Top of Dataset records

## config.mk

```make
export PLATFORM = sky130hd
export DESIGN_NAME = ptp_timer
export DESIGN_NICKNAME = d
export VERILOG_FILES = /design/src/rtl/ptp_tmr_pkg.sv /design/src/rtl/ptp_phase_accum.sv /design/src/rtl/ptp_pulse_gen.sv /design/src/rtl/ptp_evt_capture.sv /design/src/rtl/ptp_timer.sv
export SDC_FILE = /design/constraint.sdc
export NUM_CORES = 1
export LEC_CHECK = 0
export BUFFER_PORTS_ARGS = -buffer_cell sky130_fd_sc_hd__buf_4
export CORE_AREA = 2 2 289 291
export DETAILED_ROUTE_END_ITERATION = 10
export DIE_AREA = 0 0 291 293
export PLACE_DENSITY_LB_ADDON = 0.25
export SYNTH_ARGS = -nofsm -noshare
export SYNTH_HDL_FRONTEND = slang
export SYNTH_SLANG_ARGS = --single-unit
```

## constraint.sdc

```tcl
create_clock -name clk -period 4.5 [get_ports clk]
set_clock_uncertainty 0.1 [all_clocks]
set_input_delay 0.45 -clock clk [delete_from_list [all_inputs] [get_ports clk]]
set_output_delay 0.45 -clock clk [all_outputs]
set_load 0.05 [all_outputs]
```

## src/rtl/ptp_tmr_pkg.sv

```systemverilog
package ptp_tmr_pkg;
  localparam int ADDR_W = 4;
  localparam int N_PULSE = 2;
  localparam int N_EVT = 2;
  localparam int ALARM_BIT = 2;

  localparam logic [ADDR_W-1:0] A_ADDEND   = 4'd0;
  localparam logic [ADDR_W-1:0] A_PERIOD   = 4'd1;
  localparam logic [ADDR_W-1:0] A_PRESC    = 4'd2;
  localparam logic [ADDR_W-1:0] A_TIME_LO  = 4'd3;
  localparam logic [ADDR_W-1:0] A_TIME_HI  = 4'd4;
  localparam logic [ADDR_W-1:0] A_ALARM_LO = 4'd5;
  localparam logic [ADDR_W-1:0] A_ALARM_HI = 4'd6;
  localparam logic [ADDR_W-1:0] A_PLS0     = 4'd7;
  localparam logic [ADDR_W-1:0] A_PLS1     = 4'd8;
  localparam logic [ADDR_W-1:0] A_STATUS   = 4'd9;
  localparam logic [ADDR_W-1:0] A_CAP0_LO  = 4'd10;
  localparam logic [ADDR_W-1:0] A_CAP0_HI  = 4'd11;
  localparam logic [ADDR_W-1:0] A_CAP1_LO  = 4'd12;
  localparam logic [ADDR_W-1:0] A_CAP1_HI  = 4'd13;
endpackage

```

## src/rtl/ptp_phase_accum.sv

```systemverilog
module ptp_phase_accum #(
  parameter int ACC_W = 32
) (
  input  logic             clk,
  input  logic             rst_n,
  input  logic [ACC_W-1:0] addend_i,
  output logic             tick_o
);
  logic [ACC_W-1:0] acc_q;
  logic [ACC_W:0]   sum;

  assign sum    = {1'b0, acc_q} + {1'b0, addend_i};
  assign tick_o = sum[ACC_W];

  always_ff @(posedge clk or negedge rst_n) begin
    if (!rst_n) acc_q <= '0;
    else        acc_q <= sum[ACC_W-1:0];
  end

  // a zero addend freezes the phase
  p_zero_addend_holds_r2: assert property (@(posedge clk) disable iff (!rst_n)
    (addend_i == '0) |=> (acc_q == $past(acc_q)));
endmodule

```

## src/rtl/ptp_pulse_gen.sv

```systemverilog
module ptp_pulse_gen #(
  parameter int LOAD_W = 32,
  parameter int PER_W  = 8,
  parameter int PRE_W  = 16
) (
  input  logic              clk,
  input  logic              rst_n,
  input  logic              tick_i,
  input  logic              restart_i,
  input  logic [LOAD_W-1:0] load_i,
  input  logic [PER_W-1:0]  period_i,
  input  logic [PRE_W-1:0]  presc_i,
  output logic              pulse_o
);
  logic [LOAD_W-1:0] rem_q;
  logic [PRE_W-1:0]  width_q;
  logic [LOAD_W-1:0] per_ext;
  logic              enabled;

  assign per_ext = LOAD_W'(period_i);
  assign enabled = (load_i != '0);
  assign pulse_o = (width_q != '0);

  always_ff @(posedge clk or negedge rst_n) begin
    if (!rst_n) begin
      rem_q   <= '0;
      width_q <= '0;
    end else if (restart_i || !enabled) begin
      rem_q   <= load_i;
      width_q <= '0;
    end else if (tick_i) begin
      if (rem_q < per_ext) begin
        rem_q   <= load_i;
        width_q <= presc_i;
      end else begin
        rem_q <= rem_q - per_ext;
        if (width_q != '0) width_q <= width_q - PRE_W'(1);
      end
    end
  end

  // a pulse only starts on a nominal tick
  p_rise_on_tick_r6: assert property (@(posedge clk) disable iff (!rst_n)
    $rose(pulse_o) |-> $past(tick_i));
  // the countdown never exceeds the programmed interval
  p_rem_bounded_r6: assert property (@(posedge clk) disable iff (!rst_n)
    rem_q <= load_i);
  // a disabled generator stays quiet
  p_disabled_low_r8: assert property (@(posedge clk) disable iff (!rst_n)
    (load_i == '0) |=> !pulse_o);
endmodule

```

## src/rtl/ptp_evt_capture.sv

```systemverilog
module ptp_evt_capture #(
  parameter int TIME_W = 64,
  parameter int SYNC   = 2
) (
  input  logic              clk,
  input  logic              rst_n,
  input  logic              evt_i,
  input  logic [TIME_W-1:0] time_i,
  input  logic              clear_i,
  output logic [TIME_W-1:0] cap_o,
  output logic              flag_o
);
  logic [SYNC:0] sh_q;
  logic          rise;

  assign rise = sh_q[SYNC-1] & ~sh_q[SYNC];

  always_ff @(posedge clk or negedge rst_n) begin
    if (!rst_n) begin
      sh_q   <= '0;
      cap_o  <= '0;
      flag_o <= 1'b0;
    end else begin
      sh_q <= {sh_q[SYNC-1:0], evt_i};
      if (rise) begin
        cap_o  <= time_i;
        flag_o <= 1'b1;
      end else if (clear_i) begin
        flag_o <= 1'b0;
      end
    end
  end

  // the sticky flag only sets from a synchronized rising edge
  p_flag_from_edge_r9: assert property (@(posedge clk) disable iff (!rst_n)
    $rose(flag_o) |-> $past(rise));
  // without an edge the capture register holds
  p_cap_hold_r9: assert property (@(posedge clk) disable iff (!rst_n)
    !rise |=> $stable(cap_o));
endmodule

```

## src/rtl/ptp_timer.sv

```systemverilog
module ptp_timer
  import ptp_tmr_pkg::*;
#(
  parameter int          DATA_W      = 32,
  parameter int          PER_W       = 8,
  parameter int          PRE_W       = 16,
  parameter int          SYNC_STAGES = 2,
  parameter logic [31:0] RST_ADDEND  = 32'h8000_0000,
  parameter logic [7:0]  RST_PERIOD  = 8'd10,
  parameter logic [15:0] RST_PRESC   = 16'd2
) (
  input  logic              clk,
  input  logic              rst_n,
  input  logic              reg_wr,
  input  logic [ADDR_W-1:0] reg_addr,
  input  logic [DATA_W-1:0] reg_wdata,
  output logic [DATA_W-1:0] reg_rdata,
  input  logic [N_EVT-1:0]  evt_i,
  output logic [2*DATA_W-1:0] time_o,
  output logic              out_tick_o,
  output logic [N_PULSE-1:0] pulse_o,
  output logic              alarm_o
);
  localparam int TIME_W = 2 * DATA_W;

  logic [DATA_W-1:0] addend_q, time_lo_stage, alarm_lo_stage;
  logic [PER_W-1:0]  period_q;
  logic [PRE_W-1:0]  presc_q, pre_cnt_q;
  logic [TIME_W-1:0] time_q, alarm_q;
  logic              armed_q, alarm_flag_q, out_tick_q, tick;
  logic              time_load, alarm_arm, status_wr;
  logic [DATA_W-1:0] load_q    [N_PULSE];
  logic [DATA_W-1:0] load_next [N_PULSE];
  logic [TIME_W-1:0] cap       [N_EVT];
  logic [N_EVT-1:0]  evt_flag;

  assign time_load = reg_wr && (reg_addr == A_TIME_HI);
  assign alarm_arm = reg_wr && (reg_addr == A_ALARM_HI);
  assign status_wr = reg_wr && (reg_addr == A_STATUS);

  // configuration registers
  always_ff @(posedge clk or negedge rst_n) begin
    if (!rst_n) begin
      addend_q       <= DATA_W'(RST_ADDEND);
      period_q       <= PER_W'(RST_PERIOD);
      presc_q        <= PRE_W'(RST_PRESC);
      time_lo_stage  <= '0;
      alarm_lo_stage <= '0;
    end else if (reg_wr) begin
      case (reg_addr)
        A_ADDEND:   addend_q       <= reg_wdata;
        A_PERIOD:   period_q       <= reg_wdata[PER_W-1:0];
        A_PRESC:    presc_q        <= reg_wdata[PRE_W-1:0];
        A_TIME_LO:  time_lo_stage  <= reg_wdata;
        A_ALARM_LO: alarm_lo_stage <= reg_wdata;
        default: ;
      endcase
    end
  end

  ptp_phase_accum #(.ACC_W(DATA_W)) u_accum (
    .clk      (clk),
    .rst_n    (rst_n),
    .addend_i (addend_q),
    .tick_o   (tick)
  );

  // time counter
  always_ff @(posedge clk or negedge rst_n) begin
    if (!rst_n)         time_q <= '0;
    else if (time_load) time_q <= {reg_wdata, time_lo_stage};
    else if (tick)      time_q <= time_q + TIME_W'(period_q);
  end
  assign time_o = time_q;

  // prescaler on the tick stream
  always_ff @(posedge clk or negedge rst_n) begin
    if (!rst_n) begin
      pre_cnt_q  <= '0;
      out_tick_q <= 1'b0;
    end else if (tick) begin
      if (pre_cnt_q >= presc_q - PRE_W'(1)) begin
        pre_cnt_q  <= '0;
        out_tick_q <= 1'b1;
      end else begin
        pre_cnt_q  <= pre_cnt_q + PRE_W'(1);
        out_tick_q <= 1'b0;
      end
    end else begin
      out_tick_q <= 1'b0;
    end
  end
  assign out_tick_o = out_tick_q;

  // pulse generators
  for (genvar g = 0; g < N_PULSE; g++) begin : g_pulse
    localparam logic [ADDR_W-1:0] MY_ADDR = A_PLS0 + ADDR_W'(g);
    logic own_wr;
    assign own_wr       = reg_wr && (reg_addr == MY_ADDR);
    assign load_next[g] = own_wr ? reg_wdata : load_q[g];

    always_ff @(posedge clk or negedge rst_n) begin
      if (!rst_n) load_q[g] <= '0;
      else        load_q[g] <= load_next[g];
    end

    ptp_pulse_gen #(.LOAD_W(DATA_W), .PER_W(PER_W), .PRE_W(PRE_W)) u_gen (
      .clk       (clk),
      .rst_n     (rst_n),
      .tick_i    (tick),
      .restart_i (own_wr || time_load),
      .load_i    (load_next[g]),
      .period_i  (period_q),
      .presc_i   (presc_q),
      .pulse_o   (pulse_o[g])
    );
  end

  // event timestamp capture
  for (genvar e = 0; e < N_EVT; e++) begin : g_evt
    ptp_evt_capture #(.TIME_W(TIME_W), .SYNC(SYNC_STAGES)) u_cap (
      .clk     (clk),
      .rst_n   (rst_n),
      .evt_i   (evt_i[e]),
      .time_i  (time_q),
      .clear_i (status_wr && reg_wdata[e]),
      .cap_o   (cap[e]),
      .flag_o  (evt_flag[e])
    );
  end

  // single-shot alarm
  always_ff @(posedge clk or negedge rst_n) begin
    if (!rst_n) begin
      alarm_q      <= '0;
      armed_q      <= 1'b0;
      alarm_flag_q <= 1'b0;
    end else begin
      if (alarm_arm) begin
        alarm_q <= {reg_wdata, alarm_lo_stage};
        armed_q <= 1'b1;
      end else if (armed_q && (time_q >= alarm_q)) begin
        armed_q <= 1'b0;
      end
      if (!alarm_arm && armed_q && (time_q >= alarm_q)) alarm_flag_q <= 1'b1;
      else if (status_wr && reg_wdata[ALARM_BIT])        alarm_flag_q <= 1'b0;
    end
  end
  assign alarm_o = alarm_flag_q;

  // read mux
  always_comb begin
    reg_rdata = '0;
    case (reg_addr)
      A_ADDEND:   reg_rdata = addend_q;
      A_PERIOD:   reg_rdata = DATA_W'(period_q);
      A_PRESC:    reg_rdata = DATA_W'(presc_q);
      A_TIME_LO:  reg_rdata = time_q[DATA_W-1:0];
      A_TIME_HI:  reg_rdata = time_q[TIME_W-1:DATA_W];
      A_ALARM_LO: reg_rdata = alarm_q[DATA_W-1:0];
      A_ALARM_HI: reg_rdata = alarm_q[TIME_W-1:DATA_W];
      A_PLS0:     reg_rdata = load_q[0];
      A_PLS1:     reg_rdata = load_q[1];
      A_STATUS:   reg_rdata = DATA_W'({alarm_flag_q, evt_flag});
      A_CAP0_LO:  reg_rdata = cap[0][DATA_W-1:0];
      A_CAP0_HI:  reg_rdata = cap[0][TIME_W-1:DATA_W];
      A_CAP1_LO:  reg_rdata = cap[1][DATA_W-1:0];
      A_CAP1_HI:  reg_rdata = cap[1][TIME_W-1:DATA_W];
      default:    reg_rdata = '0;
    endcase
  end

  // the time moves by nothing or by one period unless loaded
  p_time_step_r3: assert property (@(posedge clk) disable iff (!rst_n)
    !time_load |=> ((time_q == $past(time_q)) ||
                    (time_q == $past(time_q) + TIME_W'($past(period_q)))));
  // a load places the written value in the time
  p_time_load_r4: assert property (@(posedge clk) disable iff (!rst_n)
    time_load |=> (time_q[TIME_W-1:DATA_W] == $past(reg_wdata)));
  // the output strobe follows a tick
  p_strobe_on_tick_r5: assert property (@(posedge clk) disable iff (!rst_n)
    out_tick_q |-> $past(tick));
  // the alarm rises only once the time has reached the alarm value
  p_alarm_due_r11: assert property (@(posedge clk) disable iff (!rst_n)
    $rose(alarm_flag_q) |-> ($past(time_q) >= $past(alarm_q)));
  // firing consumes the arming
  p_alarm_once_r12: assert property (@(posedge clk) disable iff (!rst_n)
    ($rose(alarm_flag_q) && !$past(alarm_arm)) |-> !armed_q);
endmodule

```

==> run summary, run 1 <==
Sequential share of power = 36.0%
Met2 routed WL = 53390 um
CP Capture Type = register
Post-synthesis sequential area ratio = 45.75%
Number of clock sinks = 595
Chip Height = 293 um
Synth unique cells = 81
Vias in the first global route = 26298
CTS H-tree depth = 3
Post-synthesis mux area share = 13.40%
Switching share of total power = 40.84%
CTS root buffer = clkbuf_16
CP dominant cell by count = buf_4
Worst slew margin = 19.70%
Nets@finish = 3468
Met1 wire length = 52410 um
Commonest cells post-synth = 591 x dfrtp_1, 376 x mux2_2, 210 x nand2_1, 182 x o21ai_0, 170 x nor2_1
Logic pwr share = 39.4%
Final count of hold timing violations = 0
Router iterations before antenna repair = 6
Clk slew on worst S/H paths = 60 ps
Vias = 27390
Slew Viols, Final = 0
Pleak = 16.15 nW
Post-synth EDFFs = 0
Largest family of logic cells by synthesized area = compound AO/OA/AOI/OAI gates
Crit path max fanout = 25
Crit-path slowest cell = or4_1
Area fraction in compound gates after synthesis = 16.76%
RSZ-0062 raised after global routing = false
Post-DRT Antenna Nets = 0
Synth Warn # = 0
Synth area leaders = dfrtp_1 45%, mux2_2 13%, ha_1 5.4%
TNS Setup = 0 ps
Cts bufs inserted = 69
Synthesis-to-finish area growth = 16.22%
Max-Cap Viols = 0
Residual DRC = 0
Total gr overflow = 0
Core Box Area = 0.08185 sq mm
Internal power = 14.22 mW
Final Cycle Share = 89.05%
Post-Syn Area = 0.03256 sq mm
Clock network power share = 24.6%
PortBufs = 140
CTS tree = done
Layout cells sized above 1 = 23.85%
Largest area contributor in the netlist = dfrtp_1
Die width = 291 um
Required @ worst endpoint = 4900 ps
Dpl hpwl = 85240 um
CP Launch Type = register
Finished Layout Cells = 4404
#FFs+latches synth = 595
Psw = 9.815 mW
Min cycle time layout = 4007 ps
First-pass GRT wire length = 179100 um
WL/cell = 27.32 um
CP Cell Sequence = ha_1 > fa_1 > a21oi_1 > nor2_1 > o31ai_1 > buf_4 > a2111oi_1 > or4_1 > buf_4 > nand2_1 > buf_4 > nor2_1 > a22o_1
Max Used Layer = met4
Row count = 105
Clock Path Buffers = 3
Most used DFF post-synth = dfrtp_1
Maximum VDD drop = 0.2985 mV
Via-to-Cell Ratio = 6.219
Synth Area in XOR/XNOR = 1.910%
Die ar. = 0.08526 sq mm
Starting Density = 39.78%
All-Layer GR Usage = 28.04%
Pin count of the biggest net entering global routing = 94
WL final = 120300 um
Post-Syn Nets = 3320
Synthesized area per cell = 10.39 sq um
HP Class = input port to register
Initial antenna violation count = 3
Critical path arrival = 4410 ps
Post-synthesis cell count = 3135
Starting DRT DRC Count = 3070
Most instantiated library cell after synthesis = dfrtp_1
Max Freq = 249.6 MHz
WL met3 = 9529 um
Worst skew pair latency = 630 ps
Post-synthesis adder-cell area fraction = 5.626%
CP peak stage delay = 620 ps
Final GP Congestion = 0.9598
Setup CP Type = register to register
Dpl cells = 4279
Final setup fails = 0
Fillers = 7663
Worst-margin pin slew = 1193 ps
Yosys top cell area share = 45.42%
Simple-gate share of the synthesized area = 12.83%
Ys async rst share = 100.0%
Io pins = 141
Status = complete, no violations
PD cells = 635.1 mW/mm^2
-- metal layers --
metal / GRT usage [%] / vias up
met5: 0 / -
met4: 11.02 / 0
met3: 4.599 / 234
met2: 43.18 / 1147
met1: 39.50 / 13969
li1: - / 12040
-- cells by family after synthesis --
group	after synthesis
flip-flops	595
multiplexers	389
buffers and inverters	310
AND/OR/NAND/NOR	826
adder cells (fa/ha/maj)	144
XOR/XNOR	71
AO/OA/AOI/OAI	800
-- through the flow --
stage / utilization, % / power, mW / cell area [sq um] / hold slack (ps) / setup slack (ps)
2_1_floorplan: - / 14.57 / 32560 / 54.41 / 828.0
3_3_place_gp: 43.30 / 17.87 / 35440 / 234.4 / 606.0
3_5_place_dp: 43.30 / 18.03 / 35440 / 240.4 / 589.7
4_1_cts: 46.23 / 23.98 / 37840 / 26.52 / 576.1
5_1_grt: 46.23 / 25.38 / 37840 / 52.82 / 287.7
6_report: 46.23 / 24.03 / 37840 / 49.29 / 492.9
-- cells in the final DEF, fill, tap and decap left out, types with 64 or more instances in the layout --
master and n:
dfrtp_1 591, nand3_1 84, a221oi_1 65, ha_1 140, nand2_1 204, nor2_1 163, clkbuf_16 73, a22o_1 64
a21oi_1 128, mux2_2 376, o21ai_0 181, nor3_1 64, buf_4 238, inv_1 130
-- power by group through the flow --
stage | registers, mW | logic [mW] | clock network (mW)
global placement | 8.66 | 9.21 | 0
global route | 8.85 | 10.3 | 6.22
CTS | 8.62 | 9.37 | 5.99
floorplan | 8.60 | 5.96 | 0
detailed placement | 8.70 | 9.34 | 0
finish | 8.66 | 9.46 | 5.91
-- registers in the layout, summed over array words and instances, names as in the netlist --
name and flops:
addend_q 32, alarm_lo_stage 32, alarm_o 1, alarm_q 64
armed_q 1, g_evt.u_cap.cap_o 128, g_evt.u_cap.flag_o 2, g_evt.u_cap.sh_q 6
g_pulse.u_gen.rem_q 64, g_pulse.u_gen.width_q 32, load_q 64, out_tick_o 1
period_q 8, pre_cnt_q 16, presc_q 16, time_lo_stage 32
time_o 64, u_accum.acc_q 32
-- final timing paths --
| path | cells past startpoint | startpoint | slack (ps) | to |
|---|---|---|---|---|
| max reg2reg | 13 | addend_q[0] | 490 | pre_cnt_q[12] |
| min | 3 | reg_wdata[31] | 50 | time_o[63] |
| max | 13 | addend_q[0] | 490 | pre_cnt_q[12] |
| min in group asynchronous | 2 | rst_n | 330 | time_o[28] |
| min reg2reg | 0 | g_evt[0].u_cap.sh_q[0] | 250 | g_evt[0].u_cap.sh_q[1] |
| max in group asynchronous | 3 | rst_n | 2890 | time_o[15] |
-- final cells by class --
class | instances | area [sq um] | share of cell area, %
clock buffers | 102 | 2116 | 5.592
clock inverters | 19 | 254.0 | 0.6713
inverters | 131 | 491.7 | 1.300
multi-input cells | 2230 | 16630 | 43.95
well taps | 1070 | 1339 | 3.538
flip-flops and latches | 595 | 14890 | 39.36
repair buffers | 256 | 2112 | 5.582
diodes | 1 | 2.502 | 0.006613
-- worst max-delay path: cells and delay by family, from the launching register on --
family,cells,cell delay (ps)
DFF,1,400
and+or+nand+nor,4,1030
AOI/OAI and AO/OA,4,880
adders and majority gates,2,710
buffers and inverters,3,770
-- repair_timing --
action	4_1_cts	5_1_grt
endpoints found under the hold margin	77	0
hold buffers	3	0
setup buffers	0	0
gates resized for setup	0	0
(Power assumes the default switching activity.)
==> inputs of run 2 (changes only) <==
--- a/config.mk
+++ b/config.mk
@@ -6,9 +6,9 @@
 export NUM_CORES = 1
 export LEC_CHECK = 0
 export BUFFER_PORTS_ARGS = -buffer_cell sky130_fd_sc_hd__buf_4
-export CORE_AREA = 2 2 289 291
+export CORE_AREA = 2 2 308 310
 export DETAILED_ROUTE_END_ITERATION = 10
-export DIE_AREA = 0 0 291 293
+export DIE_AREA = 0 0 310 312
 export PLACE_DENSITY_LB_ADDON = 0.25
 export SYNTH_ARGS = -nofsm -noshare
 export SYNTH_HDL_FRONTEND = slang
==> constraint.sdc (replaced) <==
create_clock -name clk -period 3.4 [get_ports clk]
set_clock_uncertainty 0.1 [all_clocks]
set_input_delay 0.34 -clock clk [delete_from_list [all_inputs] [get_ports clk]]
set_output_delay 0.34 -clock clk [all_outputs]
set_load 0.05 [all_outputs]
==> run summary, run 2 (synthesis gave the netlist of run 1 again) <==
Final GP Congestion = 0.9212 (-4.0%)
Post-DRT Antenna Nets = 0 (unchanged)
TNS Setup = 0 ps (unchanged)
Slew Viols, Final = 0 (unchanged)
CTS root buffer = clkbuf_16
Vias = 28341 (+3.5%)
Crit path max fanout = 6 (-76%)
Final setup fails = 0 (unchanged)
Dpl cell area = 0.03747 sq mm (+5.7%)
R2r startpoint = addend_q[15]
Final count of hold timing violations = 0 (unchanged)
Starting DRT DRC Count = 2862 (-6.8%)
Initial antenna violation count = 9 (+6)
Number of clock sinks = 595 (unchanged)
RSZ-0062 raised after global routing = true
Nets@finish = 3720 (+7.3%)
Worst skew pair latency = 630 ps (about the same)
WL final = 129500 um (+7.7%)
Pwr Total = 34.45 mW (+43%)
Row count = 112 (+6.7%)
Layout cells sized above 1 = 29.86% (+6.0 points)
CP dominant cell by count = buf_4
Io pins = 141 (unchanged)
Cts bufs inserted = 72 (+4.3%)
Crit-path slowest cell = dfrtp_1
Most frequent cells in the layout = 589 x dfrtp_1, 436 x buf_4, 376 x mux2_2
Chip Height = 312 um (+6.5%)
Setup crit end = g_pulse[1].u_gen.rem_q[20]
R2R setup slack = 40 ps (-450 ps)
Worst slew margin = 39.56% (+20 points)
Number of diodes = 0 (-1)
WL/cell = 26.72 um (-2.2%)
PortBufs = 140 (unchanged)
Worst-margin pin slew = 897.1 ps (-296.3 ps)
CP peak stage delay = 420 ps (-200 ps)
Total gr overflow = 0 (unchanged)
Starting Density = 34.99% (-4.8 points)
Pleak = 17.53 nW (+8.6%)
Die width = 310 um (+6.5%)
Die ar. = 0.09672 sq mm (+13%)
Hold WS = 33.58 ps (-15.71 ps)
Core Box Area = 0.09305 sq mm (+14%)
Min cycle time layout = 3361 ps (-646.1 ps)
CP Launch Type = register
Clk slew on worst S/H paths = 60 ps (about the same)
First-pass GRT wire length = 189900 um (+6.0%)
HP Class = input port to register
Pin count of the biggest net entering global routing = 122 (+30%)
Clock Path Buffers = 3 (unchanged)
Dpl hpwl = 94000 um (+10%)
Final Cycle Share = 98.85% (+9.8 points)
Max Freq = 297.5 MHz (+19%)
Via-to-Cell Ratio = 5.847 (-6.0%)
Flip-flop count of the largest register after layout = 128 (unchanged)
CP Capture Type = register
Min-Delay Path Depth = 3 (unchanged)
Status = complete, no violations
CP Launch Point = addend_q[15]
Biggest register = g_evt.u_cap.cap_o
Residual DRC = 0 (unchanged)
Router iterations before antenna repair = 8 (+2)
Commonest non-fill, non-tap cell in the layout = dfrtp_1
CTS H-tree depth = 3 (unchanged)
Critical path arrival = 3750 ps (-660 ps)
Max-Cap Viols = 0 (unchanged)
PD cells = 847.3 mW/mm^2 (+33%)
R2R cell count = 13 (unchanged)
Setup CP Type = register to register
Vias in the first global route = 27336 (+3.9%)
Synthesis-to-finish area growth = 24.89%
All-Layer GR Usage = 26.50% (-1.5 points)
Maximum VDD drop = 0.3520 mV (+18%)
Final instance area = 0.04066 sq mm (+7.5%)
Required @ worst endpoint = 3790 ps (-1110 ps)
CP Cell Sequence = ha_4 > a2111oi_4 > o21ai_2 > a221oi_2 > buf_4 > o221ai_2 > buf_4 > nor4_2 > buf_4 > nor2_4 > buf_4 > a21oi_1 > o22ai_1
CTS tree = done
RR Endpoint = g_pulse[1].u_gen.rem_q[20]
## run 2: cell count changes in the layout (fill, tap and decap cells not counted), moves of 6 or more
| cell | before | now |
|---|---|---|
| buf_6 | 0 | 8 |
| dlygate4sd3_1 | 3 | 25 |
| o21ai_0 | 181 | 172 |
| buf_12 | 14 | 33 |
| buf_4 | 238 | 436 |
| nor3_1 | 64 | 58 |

Bottom of Dataset records
Top of Dataset records

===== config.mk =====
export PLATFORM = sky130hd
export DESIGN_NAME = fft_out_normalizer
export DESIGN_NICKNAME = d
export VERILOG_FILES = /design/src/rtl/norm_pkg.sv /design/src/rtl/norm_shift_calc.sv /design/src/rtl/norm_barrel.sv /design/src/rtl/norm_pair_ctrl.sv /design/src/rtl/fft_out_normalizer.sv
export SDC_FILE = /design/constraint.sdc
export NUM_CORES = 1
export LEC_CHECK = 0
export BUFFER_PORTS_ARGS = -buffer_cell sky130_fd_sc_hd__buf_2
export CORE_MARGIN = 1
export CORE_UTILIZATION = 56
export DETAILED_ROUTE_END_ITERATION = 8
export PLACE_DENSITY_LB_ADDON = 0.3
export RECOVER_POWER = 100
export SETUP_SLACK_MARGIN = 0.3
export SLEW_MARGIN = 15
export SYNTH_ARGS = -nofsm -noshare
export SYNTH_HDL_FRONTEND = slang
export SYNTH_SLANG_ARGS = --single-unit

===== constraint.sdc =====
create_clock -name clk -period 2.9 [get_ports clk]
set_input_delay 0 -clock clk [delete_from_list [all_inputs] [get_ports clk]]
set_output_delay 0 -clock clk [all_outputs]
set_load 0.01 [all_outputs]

Bottom of Dataset records

▶ [Your goal]:
The reply should consist solely of the lines above from the one that has "5_1_grt: 46.23 /" through the one that has "stage | registers, mW", reproduced exactly.

▶ [Answer for the task]:
5_1_grt: 46.23 / 25.38 / 37840 / 52.82 / 287.7
6_report: 46.23 / 24.03 / 37840 / 49.29 / 492.9
-- cells in the final DEF, fill, tap and decap left out, types with 64 or more instances in the layout --
master and n:
dfrtp_1 591, nand3_1 84, a221oi_1 65, ha_1 140, nand2_1 204, nor2_1 163, clkbuf_16 73, a22o_1 64
a21oi_1 128, mux2_2 376, o21ai_0 181, nor3_1 64, buf_4 238, inv_1 130
-- power by group through the flow --
stage | registers, mW | logic [mW] | clock network (mW)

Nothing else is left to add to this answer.